Jun 25, 2024
Study: strawberry growers can use fewer pesticides to control pest

A University of Florida research shows how strawberry growers can use fewer pesticides to control a destructive pest.

An invasive pest in the southeastern U.S.. chilli thrips was introduced from Southeast Asia. The first report in Florida came in 1991 in Okeechobee County and then in 1994 in Highlands County, which primarily grew citrus.

University of Florida research shows how strawberry growers can use fewer pesticides to control chilli thrips, a destructive and invasive pest.
Chilli thrips larva. University of Florida research shows how strawberry growers can use fewer pesticides to control chilli thrips, a destructive and invasive pest.

 

Sriyanka Lahiri, a UF/IFAS assistant professor of entomology, focuses on the potential damage chilli thrips can cause to Florida’s $500 million-a-year strawberry industry. Strawberries grow mostly in Hillsborough County, but also in Manatee and Polk counties.

In the newly published study, Lahiri and her colleagues found chilli thrips prefer to aggregate in about a 100-meter radius outside the center of strawberry fields. That’s because in the field-border area, chilli thrips are close to adjacent woods, where they can easily live during the summer and reinfest during the next strawberry season.

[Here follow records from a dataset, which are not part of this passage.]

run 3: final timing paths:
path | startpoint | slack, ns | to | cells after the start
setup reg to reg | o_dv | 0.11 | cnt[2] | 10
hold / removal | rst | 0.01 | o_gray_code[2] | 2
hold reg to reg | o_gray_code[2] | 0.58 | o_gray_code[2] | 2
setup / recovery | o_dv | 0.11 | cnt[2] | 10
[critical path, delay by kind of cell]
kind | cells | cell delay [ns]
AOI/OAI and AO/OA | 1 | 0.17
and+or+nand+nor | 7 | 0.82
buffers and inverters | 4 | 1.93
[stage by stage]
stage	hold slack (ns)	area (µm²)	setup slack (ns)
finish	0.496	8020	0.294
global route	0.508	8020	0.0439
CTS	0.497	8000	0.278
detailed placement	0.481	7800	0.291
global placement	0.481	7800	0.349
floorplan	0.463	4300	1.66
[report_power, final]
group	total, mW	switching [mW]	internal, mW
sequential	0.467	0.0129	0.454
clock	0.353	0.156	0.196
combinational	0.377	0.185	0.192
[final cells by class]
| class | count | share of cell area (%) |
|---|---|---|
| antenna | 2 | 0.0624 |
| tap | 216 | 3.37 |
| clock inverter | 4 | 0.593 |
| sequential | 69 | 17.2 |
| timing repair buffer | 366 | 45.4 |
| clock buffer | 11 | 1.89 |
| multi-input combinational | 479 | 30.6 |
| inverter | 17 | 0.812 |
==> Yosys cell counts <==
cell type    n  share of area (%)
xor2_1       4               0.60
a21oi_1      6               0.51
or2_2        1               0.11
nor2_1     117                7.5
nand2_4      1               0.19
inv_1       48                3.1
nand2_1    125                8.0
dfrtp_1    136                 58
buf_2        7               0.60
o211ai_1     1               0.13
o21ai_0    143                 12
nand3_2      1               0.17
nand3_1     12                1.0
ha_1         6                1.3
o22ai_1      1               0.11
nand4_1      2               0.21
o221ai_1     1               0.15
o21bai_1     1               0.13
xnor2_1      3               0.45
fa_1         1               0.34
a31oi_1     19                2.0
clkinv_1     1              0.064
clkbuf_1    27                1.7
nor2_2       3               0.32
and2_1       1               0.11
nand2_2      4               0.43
`src/rtl/lvds_tx_serializer_pkg.sv`:
```
// Shared types and constants for the LVDS transmit serializer.
// Word 0 of a 64-bit group is its most significant 16 bits.
package lvds_tx_serializer_pkg;

    localparam int WORD_W  = 16;
    localparam int BYTE_W  = 8;
    localparam int GROUP_W = 4 * WORD_W;

    localparam logic [WORD_W-1:0] DEF_IDLE_WORD  = 16'h0000;
    localparam logic [WORD_W-1:0] DEF_TRAIN_WORD = 16'hA55A;

    typedef enum logic [1:0] {
        ST_IDLE  = 2'd0,
        ST_TRAIN = 2'd1,
        ST_DATA  = 2'd2
    } tx_state_e;

    function automatic logic [WORD_W-1:0] group_word(
        input logic [GROUP_W-1:0] grp,
        input logic [1:0]         idx
    );
        logic [WORD_W-1:0] w;
        case (idx)
            2'd0:    w = grp[63:48];
            2'd1:    w = grp[47:32];
            2'd2:    w = grp[31:16];
            default: w = grp[15:0];
        endcase
        return w;
    endfunction

endpackage

```
`src/rtl/lvds_tx_serializer_oreg.sv`:
```
// Output byte pipeline feeding the external ODDR: the LSB byte goes out on df,
// the MSB byte follows one slot later on dr.
module lvds_tx_serializer_oreg
    import lvds_tx_serializer_pkg::*;
#(
    parameter logic [WORD_W-1:0] IDLE_WORD = DEF_IDLE_WORD
) (
    input  logic              dclk,
    input  logic              rst_n,
    input  logic [WORD_W-1:0] slot_word,
    output logic [BYTE_W-1:0] df,
    output logic [BYTE_W-1:0] dr
);

    logic [BYTE_W-1:0] msb_q;

    always_ff @(posedge dclk or negedge rst_n) begin
        if (!rst_n) begin
            df    <= IDLE_WORD[BYTE_W-1:0];
            msb_q <= IDLE_WORD[WORD_W-1:BYTE_W];
            dr    <= IDLE_WORD[WORD_W-1:BYTE_W];
        end else begin
            df    <= slot_word[BYTE_W-1:0];
            msb_q <= slot_word[WORD_W-1:BYTE_W];
            dr    <= msb_q;
        end
    end

endmodule

```
`src/rtl/lvds_tx_serializer.sv`:
```
// LVDS transmit serializer: one 16-bit word slot per dclk, fed from a single
// 64-bit holding buffer, with link-training bursts and underflow accounting.
//
//   state    | meaning
//   ---------+----------------------------------------------------------
//   ST_IDLE  | emit IDLE_WORD; buffer may fill and is held
//   ST_TRAIN | emit TRAIN_WORD for TRAIN_CYCLES slots, then pulse train_done
//   ST_DATA  | stream buffered groups; empty load slot counts an underflow
module lvds_tx_serializer
    import lvds_tx_serializer_pkg::*;
#(
    parameter logic [WORD_W-1:0] IDLE_WORD    = DEF_IDLE_WORD,
    parameter logic [WORD_W-1:0] TRAIN_WORD   = DEF_TRAIN_WORD,
    parameter int unsigned       TRAIN_CYCLES = 64
) (
    input  logic               dclk,
    input  logic               rst_n,
    input  logic               tx_en,
    input  logic               train_req,
    input  logic [GROUP_W-1:0] wr_data,
    input  logic               wr_valid,
    output logic               wr_ready,
    output logic [BYTE_W-1:0]  df,
    output logic [BYTE_W-1:0]  dr,
    output logic               busy,
    output logic               train_done,
    output logic [15:0]        underflow_cnt
);

    // Counter runs TRAIN_CYCLES-1 down to 0; the slot seen at 0 is the last.
    localparam logic [15:0] TRAIN_LOAD = 16'(TRAIN_CYCLES - 1);

    tx_state_e          state_q, state_d;
    logic [GROUP_W-1:0] hold_q, hold_d;
    logic               hold_full_q, hold_full_d;
    logic [1:0]         word_cnt_q, word_cnt_d;
    logic [15:0]        train_cnt_q, train_cnt_d;
    logic               train_pend_q, train_pend_d;
    logic [15:0]        underflow_q, underflow_d;
    logic               train_done_q, train_done_d;
    logic               rdy_q;
    logic               at_boundary;
    logic               xfer;
    logic [WORD_W-1:0]  slot_word;

    // rdy_q keeps wr_ready low while in reset and releases it on the first edge.
    assign wr_ready      = rdy_q && (!hold_full_q || (state_q == ST_DATA && word_cnt_q == 2'd3));
    assign xfer          = wr_valid && wr_ready;
    assign busy          = (state_q != ST_IDLE);
    assign train_done    = train_done_q;
    assign underflow_cnt = underflow_q;

    always_comb begin
        state_d      = state_q;
        hold_d       = hold_q;
        hold_full_d  = hold_full_q;
        word_cnt_d   = word_cnt_q;
        train_cnt_d  = train_cnt_q;
        train_pend_d = train_pend_q;
        underflow_d  = underflow_q;
        train_done_d = 1'b0;
        at_boundary  = 1'b0;
        slot_word    = IDLE_WORD;

        if (train_req && state_q != ST_TRAIN) begin
            train_pend_d = 1'b1;
        end

        case (state_q)
            ST_IDLE: begin
                if (train_req || train_pend_q) begin
                    state_d      = ST_TRAIN;
                    train_cnt_d  = TRAIN_LOAD;
                    train_pend_d = 1'b0;
                end else if (tx_en) begin
                    state_d = ST_DATA;
                end
            end

            ST_TRAIN: begin
                slot_word = TRAIN_WORD;
                if (train_cnt_q == 16'd0) begin
                    train_done_d = 1'b1;
                    state_d      = tx_en ? ST_DATA : ST_IDLE;
                end else begin
                    train_cnt_d = train_cnt_q - 16'd1;
                end
            end

            ST_DATA: begin
                if (hold_full_q) begin
                    slot_word  = group_word(hold_q, word_cnt_q);
                    word_cnt_d = word_cnt_q + 2'd1;
                    if (word_cnt_q == 2'd3) begin
                        hold_full_d = 1'b0;
                        at_boundary = 1'b1;
                    end
                end else begin
                    at_boundary = 1'b1;
                    if (underflow_q != 16'hFFFF) begin
                        underflow_d = underflow_q + 16'd1;
                    end
                end

                // Mode changes only between groups so a group is never cut short.
                if (at_boundary) begin
                    if (train_req || train_pend_q) begin
                        state_d      = ST_TRAIN;
                        train_cnt_d  = TRAIN_LOAD;
                        train_pend_d = 1'b0;
                    end else if (!tx_en) begin
                        state_d = ST_IDLE;
                    end
                end
            end

            default: begin
                state_d = ST_IDLE;
            end
        endcase

        if (xfer) begin
            hold_d      = wr_data;
            hold_full_d = 1'b1;
            word_cnt_d  = 2'd0;
        end
    end

    always_ff @(posedge dclk or negedge rst_n) begin
        if (!rst_n) begin
            state_q      <= ST_IDLE;
            hold_q       <= '0;
            hold_full_q  <= 1'b0;
            word_cnt_q   <= 2'd0;
            train_cnt_q  <= 16'd0;
            train_pend_q <= 1'b0;
            underflow_q  <= 16'd0;
            train_done_q <= 1'b0;
            rdy_q        <= 1'b0;
        end else begin
            state_q      <= state_d;
            hold_q       <= hold_d;
            hold_full_q  <= hold_full_d;
            word_cnt_q   <= word_cnt_d;
            train_cnt_q  <= train_cnt_d;
            train_pend_q <= train_pend_d;
            underflow_q  <= underflow_d;
            train_done_q <= train_done_d;
            rdy_q        <= 1'b1;
        end
    end

    lvds_tx_serializer_oreg #(
        .IDLE_WORD (IDLE_WORD)
    ) u_oreg (
        .dclk      (dclk),
        .rst_n     (rst_n),
        .slot_word (slot_word),
        .df        (df),
        .dr        (dr)
    );

endmodule

```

Growers can save money and time by spraying lower volumes of insecticides in smaller portions of their fields. The more efficient spraying can protect beneficial insects in and around their fields, which in turn will assist with maintaining healthier strawberry plants.

“Our findings are important to growers as they can now save money and time by having to spray a lower volume of insecticides in smaller portions of their field,” Lahiri, a faculty member at the Gulf Coast Research and Education Center, said in a news release. “They can protect the beneficial insects in and around their field by doing this, which in turn will assist with maintaining more healthy strawberry plants.”

UF University of Florida IFASSpecifically, growers should spray no closer than 100 meters – or about 330 feet of their field border. They should leave the rest of the field either untreated or manage it by using biological control agents, botanicals and flowering plants, according to the release.

Field-border pesticide treatments can reduce pesticide use to two to three applications per season, down from the typical six to 10 sprays of the entire field done now, according to the release.

Additionally, strawberry plants that are treated with insecticides are likely to produce seven times more marketable fruit than those suffering from season-long chilli thrips infestation, Lahiri said in the release.

“To manage the first round of migrating chilli thrips populations, growers will need to use any one of the effective chemical sprays,” Lahiri said in the release. “Once the initial population has been knocked down to manageable levels, you can use biological control agents such as predatory mites, minute pirate bugs, Beauveria bassiana-based compounds or botanical insecticides such as Captiva Prime and Azera.”